BEGIN
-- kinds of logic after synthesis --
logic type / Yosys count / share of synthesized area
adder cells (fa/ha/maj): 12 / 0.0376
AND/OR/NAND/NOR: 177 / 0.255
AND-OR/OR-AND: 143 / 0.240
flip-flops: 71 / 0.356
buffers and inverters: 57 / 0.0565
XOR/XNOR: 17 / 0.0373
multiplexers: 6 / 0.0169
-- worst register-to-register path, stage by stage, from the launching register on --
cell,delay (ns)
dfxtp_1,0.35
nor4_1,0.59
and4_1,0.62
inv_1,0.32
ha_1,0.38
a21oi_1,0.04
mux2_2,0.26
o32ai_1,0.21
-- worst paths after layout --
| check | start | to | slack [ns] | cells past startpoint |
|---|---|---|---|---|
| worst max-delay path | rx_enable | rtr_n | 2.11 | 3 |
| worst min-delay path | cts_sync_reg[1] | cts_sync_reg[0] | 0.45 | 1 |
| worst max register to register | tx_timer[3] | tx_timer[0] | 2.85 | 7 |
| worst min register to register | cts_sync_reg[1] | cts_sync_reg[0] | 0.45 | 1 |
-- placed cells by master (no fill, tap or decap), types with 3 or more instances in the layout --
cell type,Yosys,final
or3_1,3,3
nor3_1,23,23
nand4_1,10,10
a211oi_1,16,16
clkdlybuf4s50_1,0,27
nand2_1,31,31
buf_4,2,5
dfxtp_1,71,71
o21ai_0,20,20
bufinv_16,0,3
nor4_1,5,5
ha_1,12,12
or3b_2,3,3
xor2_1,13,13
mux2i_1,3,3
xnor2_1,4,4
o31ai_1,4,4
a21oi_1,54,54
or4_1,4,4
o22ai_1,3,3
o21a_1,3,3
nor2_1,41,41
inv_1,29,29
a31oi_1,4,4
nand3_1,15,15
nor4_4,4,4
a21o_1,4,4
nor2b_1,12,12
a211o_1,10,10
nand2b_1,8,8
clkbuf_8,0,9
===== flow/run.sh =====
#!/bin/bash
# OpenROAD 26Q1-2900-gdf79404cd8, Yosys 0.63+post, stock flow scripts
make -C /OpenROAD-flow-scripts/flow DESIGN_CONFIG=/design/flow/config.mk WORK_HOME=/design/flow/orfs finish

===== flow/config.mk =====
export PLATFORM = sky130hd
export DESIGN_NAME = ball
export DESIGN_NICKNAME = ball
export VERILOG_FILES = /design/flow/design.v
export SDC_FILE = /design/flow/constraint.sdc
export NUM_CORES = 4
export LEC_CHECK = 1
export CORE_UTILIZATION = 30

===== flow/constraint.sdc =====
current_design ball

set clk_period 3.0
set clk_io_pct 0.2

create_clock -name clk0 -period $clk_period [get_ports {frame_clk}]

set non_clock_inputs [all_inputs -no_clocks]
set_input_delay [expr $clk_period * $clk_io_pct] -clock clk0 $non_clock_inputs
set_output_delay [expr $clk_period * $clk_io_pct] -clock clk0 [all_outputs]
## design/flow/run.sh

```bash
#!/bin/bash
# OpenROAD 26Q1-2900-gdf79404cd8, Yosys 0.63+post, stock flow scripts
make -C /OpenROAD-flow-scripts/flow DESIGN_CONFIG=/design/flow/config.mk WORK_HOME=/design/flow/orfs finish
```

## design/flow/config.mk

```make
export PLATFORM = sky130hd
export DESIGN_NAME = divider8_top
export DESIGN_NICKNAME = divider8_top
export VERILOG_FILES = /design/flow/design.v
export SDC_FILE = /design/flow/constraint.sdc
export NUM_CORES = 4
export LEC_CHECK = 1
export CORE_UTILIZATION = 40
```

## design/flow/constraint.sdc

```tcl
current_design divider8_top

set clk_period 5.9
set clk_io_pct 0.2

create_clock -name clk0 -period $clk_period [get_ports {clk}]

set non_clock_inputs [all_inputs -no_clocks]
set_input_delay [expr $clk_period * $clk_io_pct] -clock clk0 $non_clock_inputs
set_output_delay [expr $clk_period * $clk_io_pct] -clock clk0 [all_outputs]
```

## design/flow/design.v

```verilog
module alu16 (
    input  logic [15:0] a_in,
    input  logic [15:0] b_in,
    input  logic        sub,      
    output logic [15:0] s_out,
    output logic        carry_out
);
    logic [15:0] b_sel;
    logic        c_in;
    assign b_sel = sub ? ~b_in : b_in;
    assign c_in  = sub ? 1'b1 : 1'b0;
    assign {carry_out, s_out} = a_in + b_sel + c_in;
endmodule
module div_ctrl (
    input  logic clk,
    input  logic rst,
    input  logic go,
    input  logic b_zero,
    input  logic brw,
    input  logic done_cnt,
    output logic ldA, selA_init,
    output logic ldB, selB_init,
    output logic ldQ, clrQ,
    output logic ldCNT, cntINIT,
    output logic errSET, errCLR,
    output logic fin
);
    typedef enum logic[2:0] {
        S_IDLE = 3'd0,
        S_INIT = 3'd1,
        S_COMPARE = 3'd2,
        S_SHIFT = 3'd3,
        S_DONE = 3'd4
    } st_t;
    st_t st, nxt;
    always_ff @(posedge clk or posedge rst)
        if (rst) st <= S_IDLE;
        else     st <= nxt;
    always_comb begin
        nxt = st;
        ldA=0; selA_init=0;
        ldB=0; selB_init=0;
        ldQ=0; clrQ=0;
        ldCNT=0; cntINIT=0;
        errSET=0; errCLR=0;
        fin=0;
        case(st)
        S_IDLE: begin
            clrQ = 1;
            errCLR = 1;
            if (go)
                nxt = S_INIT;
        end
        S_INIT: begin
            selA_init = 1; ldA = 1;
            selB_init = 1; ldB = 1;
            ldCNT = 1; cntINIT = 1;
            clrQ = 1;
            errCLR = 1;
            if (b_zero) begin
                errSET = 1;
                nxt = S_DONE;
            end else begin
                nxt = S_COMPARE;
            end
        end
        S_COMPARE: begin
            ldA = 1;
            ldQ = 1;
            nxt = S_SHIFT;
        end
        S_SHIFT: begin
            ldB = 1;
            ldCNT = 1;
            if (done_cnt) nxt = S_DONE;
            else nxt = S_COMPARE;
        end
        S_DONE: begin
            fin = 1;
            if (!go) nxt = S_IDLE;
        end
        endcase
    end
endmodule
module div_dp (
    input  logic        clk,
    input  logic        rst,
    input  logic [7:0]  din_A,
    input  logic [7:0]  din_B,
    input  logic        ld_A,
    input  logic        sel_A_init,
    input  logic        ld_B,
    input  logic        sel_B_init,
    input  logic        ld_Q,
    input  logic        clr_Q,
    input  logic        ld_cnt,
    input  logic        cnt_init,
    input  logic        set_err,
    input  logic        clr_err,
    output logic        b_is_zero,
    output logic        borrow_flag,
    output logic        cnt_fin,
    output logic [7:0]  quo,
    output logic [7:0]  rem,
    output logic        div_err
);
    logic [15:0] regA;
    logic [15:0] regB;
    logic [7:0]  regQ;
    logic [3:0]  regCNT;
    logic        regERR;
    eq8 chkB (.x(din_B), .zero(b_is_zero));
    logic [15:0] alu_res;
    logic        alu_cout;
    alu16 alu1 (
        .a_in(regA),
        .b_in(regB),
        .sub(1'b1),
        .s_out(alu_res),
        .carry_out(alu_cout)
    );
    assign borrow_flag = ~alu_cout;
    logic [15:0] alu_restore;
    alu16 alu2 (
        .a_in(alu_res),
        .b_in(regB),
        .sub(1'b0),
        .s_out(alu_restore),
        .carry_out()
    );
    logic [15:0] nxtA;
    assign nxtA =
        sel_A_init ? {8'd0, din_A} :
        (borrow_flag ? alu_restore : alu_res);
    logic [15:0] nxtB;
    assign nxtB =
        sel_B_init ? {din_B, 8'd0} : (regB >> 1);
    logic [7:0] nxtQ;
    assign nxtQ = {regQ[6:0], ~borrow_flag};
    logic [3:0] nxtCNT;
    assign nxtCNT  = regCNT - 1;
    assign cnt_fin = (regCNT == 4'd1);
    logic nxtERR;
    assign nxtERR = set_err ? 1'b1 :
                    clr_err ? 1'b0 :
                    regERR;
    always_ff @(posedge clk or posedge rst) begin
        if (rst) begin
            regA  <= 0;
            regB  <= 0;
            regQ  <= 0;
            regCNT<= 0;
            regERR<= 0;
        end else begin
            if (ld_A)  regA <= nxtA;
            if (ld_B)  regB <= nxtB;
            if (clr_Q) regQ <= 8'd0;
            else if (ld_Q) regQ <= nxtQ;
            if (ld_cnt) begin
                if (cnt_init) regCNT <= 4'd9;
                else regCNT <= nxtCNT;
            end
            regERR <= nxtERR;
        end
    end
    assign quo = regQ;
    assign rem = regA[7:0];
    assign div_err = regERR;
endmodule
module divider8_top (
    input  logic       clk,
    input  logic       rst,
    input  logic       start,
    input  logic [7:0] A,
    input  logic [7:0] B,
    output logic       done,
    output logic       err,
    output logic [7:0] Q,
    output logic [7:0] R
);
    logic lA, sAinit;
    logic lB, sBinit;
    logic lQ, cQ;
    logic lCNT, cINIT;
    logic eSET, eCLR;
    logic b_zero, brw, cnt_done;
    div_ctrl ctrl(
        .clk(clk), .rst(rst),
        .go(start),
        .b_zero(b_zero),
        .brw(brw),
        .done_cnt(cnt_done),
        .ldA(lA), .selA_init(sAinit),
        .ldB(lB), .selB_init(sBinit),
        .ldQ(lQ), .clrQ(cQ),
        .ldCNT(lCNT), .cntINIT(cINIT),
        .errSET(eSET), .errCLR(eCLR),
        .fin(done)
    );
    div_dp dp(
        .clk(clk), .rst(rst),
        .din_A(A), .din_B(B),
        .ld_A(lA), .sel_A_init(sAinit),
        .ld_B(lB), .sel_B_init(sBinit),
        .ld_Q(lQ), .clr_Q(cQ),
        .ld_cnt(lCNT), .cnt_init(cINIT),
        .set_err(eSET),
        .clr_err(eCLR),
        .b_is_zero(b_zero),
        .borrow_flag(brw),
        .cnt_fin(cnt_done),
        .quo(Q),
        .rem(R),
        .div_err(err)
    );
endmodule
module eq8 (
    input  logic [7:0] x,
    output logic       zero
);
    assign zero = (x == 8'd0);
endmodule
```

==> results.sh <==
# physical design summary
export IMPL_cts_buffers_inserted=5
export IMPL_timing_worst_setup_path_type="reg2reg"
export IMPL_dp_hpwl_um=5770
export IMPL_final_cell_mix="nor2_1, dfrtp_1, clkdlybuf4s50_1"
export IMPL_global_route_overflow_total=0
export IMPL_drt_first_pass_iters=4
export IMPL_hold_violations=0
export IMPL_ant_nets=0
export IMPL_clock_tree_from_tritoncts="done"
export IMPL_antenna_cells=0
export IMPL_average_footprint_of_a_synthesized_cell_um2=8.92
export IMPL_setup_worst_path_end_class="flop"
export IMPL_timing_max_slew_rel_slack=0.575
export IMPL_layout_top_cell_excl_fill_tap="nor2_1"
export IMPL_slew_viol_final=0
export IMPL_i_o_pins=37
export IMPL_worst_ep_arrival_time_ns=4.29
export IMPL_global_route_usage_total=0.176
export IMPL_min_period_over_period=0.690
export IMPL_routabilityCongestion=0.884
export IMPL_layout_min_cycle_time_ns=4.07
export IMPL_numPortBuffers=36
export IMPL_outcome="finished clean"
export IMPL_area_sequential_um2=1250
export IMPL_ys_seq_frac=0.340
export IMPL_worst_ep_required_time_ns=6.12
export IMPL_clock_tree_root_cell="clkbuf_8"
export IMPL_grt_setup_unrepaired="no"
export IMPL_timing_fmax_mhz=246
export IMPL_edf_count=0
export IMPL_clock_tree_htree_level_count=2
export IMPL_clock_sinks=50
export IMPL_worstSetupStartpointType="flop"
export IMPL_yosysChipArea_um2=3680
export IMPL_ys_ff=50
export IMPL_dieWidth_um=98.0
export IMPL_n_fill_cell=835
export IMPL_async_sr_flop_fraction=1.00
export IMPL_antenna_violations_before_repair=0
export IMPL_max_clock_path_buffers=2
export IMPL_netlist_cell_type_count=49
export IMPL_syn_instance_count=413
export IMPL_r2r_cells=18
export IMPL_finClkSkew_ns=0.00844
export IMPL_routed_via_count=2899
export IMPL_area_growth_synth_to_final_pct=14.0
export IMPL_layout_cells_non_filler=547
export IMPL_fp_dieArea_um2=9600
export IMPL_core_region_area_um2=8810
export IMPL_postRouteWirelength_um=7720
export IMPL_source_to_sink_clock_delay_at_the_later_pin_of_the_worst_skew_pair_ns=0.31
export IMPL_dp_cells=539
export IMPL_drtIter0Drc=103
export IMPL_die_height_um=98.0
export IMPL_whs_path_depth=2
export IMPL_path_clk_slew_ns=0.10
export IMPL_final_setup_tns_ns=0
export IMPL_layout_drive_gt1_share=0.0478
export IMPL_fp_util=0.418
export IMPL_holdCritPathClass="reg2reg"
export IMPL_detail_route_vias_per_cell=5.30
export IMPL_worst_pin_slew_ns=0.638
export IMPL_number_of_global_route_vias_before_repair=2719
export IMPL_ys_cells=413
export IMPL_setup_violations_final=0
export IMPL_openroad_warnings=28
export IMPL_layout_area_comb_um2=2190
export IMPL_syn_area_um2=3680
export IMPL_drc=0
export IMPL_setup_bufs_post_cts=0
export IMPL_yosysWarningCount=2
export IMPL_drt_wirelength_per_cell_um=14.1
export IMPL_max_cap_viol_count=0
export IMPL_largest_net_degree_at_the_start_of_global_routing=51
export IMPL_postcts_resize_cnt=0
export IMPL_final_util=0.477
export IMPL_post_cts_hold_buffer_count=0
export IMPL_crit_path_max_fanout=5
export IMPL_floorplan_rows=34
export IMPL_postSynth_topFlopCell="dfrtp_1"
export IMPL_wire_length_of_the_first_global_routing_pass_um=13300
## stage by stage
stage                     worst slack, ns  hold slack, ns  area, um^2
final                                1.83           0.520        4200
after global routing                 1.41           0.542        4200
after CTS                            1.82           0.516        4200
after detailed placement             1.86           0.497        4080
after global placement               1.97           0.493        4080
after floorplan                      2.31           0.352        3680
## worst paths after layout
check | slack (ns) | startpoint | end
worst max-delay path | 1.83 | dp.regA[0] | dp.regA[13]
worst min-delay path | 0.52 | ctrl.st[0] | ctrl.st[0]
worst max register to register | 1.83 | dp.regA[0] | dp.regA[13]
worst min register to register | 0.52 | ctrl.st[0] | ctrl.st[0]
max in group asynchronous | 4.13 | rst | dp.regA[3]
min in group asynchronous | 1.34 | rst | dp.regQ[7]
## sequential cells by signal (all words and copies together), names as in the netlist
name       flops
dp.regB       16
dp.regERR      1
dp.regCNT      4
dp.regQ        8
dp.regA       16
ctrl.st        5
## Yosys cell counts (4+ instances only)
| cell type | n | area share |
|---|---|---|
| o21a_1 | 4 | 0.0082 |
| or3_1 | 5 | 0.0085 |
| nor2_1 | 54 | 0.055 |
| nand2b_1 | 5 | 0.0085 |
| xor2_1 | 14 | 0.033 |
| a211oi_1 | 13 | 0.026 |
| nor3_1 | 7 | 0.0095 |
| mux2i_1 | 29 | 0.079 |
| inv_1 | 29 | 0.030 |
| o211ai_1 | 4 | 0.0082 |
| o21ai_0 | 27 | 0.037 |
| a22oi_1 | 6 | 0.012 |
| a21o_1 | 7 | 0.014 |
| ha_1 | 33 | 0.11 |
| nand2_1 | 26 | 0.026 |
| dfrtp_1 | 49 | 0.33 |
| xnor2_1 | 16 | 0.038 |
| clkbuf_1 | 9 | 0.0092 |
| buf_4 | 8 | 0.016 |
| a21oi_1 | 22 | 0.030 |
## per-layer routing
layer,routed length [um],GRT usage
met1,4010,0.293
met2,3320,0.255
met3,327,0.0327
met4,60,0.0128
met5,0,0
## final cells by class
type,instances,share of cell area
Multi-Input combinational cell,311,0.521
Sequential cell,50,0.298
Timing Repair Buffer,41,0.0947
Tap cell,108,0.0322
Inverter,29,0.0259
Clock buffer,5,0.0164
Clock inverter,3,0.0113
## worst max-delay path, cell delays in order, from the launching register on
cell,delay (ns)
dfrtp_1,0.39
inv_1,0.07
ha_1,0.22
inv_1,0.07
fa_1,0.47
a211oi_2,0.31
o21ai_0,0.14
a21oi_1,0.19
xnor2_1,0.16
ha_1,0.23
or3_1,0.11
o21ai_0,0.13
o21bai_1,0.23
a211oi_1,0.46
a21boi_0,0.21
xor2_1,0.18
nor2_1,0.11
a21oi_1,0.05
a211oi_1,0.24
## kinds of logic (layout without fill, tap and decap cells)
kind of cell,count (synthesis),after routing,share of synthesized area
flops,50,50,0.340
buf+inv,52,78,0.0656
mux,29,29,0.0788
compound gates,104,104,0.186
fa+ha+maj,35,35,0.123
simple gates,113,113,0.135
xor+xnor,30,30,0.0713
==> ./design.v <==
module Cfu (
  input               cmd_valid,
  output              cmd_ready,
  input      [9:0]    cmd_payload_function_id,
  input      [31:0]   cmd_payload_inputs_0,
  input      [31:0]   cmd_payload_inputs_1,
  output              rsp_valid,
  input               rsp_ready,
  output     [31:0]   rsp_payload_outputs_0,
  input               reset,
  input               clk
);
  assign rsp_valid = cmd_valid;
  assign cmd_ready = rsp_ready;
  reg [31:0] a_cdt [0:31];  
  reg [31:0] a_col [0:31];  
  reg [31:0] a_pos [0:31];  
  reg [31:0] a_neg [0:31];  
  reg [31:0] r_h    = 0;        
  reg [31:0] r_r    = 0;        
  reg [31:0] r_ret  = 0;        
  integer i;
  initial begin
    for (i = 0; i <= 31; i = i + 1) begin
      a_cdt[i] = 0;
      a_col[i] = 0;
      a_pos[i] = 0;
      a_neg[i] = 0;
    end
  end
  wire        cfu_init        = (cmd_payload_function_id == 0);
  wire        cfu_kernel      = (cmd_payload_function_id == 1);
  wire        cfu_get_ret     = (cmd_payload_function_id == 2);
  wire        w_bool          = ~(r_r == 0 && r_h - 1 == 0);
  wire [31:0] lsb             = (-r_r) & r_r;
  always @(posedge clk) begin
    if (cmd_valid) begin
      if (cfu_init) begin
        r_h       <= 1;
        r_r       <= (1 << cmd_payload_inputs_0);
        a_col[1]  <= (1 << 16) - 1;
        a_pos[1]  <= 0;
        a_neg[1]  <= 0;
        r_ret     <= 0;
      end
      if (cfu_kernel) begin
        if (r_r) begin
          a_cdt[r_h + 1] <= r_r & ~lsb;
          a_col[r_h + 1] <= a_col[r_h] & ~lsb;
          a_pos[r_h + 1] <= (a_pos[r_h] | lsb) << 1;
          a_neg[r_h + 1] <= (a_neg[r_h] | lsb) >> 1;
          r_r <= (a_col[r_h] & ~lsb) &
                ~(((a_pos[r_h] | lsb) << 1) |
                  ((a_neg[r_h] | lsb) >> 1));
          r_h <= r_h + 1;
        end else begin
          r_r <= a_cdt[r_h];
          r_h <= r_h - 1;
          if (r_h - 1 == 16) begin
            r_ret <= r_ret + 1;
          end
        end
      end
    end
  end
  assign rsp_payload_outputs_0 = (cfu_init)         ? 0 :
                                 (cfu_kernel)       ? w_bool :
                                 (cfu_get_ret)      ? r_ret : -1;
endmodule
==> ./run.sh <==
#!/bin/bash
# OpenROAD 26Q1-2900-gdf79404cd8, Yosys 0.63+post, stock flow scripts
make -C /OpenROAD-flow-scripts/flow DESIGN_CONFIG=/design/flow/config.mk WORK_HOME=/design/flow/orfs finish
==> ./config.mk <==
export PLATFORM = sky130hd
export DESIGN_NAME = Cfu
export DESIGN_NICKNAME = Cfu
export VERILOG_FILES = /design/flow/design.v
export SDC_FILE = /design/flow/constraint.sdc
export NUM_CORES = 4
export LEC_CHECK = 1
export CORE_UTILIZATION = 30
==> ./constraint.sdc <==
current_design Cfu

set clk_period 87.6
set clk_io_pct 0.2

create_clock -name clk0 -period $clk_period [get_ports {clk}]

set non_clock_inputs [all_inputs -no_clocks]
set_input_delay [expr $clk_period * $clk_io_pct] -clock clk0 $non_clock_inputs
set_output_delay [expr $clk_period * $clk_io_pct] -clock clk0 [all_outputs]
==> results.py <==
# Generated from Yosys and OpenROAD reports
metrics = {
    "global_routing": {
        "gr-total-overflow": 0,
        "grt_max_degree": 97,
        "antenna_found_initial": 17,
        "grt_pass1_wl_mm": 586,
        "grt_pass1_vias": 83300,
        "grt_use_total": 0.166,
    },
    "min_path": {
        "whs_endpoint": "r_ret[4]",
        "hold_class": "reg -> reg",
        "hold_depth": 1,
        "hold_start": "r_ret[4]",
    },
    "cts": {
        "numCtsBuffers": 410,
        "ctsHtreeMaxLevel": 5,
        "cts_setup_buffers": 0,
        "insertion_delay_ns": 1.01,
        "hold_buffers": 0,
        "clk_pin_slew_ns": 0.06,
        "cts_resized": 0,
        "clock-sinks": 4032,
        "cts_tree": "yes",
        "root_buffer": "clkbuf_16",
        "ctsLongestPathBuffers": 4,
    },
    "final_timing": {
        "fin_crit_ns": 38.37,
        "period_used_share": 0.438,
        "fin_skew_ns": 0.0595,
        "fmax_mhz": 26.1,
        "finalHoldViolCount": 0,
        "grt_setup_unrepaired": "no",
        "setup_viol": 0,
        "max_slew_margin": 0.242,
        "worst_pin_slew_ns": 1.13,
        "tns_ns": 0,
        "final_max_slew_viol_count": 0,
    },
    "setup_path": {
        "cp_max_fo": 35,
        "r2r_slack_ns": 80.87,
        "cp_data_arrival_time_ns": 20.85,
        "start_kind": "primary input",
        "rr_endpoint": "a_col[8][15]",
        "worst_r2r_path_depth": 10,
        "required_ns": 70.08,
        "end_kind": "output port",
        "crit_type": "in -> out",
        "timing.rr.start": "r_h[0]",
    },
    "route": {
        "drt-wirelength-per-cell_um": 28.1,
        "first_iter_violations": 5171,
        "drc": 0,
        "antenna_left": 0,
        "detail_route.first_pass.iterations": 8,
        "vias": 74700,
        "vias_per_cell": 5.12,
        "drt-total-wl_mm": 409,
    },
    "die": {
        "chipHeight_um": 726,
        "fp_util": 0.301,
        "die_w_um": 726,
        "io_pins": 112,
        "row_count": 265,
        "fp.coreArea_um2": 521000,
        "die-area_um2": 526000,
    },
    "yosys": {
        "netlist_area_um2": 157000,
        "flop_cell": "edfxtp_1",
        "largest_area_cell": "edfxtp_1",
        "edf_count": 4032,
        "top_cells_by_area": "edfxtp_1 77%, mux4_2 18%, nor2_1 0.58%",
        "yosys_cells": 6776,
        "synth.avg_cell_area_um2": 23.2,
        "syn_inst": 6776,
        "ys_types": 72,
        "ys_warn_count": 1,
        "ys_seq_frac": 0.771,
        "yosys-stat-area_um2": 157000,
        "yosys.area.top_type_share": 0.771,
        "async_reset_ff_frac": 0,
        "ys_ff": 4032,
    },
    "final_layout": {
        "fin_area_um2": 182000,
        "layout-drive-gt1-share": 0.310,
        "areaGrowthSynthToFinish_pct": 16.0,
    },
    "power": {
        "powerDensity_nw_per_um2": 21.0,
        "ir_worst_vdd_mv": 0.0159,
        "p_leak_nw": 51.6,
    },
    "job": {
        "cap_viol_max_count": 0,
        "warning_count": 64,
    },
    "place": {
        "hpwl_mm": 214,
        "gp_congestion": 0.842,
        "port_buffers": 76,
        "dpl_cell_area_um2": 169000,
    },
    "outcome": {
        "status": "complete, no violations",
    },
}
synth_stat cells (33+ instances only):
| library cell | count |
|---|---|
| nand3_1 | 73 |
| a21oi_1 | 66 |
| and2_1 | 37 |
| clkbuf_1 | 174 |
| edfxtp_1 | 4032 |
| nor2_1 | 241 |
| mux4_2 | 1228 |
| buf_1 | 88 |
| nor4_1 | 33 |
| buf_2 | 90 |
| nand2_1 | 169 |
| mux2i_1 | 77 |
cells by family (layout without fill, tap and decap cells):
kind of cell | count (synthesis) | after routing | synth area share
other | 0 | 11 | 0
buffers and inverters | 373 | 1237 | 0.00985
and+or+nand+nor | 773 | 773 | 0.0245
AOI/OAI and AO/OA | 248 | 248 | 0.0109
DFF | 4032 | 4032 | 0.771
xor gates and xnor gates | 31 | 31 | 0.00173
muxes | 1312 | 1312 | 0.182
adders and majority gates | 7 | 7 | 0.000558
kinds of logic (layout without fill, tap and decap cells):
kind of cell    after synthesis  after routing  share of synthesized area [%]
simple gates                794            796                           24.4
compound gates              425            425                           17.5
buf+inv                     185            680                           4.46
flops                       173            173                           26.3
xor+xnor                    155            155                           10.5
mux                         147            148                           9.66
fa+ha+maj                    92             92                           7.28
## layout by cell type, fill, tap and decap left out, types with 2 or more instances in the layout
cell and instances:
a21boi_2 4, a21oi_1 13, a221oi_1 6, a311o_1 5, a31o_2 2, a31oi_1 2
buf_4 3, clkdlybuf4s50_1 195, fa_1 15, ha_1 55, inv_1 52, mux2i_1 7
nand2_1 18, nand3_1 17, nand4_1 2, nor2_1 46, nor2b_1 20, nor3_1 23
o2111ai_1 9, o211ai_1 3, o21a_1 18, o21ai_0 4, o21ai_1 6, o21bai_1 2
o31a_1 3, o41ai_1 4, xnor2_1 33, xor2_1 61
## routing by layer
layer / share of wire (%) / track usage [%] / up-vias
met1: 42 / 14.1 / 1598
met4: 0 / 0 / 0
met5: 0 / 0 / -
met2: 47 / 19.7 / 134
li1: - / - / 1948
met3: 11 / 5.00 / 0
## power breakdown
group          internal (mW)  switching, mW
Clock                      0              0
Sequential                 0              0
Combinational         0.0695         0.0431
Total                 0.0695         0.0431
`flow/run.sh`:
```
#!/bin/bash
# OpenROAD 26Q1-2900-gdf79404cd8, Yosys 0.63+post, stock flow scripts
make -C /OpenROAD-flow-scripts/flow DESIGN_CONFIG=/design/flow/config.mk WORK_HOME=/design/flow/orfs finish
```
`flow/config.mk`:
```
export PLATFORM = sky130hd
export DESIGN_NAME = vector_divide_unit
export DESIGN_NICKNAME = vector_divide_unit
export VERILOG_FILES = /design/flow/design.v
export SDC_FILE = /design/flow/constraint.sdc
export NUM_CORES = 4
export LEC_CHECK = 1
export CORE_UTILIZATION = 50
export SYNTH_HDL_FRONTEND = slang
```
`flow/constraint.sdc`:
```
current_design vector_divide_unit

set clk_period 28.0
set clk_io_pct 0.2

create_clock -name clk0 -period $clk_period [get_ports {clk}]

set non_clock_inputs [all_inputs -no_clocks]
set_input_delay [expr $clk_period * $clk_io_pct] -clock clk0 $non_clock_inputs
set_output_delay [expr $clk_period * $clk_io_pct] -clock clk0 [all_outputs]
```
END
Work instructions: Within the material above, show every line that includes "more".

Answer section:
-- placed cells by master (no fill, tap or decap), types with 3 or more instances in the layout --
## layout by cell type, fill, tap and decap left out, types with 2 or more instances in the layout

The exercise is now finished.